* Problem to work on
Copy, word for word, the lines of the entries below between the one with "synth_seq_area_share = 0.719" and the one with "antenna_cells_inserted = 0", inclusive, and leave out everything else.

* Source data
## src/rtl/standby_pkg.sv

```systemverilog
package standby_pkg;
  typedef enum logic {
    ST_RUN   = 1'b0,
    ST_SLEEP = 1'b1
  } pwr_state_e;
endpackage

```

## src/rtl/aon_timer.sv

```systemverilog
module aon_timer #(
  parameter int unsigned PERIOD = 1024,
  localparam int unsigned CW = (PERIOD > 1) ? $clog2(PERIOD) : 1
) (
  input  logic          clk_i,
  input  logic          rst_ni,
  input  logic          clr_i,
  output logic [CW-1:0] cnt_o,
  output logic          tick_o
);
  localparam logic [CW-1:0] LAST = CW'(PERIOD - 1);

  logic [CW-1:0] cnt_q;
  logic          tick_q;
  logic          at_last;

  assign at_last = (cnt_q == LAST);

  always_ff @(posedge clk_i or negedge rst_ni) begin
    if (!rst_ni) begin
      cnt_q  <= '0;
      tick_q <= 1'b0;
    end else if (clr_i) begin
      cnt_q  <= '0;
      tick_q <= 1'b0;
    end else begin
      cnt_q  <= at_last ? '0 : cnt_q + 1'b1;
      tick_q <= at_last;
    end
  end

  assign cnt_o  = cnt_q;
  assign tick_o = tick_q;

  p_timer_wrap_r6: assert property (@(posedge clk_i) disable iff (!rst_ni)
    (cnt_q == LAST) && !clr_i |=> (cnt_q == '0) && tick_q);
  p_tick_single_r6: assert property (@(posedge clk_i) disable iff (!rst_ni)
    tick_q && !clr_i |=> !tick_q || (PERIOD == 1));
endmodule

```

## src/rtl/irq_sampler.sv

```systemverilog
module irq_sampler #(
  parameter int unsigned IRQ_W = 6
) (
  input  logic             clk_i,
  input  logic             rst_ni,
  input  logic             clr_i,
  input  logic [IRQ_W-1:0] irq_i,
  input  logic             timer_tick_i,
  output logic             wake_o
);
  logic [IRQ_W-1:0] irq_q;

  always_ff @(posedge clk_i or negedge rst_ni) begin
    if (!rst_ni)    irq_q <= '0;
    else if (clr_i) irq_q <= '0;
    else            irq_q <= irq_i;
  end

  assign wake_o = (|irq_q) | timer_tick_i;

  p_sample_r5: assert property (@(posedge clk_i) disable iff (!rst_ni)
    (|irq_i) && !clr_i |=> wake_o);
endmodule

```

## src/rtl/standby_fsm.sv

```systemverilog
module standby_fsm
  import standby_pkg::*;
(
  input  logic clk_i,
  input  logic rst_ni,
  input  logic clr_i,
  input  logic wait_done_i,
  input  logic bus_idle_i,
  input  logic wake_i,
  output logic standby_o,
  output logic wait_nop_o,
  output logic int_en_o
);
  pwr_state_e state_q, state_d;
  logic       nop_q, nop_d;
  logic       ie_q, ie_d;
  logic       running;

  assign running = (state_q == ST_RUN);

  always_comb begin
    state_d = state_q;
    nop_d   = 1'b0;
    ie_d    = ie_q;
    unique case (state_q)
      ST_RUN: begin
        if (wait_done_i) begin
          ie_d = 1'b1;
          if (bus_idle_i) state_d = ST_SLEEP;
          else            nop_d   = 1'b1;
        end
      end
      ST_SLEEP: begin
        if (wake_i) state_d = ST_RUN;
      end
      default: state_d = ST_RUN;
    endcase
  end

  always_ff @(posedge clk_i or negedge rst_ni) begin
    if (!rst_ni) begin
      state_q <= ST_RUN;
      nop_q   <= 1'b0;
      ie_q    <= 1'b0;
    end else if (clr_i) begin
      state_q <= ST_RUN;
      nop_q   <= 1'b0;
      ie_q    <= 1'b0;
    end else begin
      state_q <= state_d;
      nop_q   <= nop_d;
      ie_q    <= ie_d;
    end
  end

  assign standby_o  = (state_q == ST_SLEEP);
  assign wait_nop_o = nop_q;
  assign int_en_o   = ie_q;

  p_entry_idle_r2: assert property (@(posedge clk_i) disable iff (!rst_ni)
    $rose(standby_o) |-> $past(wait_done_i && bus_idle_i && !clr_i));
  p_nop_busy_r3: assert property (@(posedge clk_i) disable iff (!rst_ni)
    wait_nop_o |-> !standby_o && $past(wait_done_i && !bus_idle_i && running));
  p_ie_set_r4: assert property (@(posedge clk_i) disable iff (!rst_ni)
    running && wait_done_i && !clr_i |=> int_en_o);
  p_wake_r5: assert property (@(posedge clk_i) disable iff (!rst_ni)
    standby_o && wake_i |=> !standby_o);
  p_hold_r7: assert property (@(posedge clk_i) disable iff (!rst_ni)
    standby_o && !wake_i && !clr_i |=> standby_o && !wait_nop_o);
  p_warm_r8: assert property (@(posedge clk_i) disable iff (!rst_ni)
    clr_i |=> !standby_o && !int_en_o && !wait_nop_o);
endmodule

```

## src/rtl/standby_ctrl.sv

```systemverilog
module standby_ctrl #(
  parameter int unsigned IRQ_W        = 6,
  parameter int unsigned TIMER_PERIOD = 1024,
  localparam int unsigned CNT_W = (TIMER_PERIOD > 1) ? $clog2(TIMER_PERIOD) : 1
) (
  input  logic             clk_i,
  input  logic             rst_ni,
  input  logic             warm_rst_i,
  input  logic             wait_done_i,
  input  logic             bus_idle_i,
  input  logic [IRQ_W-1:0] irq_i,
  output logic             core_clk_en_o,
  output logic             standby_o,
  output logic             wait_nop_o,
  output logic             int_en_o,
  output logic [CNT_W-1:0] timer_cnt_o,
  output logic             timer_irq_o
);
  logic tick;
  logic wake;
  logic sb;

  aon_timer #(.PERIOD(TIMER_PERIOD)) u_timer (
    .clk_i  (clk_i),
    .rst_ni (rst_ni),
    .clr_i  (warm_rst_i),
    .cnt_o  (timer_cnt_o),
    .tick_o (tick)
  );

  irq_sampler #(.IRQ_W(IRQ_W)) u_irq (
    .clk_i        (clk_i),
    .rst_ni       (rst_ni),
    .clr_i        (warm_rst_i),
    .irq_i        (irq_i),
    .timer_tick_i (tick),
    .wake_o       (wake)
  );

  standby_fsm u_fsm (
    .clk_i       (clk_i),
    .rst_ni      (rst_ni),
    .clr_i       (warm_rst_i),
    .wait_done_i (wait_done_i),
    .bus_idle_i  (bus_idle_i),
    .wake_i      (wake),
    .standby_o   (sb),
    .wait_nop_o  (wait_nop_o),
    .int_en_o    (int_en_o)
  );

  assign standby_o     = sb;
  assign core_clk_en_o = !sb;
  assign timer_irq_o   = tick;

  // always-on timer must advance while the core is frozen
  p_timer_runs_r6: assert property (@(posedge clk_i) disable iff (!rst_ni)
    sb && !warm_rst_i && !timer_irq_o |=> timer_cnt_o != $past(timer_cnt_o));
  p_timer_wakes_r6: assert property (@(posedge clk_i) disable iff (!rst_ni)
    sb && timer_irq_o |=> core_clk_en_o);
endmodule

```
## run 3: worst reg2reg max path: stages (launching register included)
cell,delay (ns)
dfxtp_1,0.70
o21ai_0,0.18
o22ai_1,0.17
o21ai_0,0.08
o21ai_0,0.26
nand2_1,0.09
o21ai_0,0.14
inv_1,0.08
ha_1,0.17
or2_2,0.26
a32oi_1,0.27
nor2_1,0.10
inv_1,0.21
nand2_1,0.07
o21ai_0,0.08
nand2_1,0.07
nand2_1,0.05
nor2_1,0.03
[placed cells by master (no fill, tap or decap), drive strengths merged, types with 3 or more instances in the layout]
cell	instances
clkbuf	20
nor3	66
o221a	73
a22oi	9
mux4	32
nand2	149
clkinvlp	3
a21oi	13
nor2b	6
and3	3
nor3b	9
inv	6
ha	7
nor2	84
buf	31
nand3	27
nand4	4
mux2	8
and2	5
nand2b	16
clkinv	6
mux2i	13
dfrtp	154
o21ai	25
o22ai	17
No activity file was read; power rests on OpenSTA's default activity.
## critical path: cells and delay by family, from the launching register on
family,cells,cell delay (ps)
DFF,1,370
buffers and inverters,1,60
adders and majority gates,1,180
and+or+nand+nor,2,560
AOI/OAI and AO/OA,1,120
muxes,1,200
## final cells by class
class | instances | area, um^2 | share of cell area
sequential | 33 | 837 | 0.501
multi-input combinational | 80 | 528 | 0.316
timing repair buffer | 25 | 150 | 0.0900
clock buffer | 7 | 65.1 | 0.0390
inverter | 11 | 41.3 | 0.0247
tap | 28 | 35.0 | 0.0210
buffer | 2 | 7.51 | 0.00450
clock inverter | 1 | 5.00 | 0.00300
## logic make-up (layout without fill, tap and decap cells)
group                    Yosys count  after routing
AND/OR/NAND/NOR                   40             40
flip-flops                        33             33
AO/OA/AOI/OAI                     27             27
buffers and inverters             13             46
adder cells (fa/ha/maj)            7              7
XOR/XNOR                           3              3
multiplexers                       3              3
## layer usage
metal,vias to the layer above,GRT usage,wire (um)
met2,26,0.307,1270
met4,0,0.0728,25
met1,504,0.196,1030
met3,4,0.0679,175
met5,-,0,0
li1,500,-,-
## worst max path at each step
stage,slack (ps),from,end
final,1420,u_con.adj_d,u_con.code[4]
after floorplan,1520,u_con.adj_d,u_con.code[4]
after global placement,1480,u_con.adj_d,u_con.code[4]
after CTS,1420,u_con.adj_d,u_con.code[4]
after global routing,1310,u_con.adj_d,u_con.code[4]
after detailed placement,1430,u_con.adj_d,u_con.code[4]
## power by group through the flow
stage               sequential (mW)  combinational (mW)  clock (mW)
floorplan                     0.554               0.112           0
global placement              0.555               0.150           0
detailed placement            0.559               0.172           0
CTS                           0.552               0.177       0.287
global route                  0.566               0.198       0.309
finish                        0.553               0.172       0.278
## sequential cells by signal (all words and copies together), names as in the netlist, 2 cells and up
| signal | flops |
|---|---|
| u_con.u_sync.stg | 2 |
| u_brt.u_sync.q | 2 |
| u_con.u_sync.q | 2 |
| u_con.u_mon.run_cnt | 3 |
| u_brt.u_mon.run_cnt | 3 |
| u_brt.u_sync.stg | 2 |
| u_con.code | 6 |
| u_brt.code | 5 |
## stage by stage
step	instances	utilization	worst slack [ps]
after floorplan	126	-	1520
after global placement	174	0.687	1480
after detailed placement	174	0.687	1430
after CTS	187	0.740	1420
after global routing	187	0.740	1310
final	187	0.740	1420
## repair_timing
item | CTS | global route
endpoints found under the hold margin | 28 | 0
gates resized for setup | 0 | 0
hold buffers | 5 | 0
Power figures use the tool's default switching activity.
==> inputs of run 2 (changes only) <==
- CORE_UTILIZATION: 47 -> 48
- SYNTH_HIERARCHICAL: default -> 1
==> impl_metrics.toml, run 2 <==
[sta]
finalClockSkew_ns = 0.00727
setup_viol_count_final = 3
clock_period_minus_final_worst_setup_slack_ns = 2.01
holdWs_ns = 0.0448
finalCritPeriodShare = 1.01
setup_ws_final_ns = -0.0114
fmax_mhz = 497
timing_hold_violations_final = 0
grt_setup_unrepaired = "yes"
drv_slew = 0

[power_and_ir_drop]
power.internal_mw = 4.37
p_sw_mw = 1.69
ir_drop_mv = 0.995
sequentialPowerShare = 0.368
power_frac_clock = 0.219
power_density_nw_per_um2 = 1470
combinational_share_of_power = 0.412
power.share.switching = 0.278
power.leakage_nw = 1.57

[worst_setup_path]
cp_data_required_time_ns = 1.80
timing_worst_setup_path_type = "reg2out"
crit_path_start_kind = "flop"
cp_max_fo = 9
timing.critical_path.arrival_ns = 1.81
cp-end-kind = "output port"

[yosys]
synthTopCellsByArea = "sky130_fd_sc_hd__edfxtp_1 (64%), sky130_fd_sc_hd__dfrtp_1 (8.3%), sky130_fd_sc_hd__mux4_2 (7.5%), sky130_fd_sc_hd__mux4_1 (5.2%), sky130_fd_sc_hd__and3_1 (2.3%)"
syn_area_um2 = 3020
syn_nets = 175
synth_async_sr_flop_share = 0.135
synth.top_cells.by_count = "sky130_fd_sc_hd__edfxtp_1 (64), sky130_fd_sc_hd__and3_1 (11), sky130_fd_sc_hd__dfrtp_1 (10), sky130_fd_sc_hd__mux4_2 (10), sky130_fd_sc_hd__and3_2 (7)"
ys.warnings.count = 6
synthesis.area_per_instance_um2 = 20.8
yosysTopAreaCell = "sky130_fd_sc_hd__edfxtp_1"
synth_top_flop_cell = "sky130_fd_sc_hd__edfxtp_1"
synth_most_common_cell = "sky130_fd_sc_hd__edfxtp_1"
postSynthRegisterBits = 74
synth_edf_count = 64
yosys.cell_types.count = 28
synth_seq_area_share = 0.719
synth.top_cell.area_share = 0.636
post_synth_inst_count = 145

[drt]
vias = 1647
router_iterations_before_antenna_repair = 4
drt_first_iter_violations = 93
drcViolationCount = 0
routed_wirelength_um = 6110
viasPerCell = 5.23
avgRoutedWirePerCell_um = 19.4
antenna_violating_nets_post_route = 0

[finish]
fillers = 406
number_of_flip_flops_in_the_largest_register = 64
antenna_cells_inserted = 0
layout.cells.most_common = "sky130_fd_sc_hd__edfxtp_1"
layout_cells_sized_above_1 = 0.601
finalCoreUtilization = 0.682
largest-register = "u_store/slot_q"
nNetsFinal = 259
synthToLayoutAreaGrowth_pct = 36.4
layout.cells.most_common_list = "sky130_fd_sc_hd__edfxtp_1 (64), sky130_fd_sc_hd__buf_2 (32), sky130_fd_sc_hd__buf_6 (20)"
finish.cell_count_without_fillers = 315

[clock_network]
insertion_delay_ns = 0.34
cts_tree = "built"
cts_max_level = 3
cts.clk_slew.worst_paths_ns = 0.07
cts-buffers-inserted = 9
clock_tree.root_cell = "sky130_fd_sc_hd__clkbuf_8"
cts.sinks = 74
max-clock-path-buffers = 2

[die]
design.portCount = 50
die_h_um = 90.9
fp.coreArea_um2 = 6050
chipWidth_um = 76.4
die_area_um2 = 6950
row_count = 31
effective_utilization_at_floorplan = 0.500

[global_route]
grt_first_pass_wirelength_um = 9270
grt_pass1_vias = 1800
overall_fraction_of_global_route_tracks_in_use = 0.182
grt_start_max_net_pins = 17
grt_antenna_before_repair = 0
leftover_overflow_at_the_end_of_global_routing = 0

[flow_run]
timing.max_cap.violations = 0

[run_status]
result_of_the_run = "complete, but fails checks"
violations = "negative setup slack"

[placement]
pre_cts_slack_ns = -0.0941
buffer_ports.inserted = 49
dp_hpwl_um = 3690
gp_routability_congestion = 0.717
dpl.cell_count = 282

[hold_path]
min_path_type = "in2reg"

* Reply
synth_seq_area_share = 0.719
synth.top_cell.area_share = 0.636
post_synth_inst_count = 145

[drt]
vias = 1647
router_iterations_before_antenna_repair = 4
drt_first_iter_violations = 93
drcViolationCount = 0
routed_wirelength_um = 6110
viasPerCell = 5.23
avgRoutedWirePerCell_um = 19.4
antenna_violating_nets_post_route = 0

[finish]
fillers = 406
number_of_flip_flops_in_the_largest_register = 64
antenna_cells_inserted = 0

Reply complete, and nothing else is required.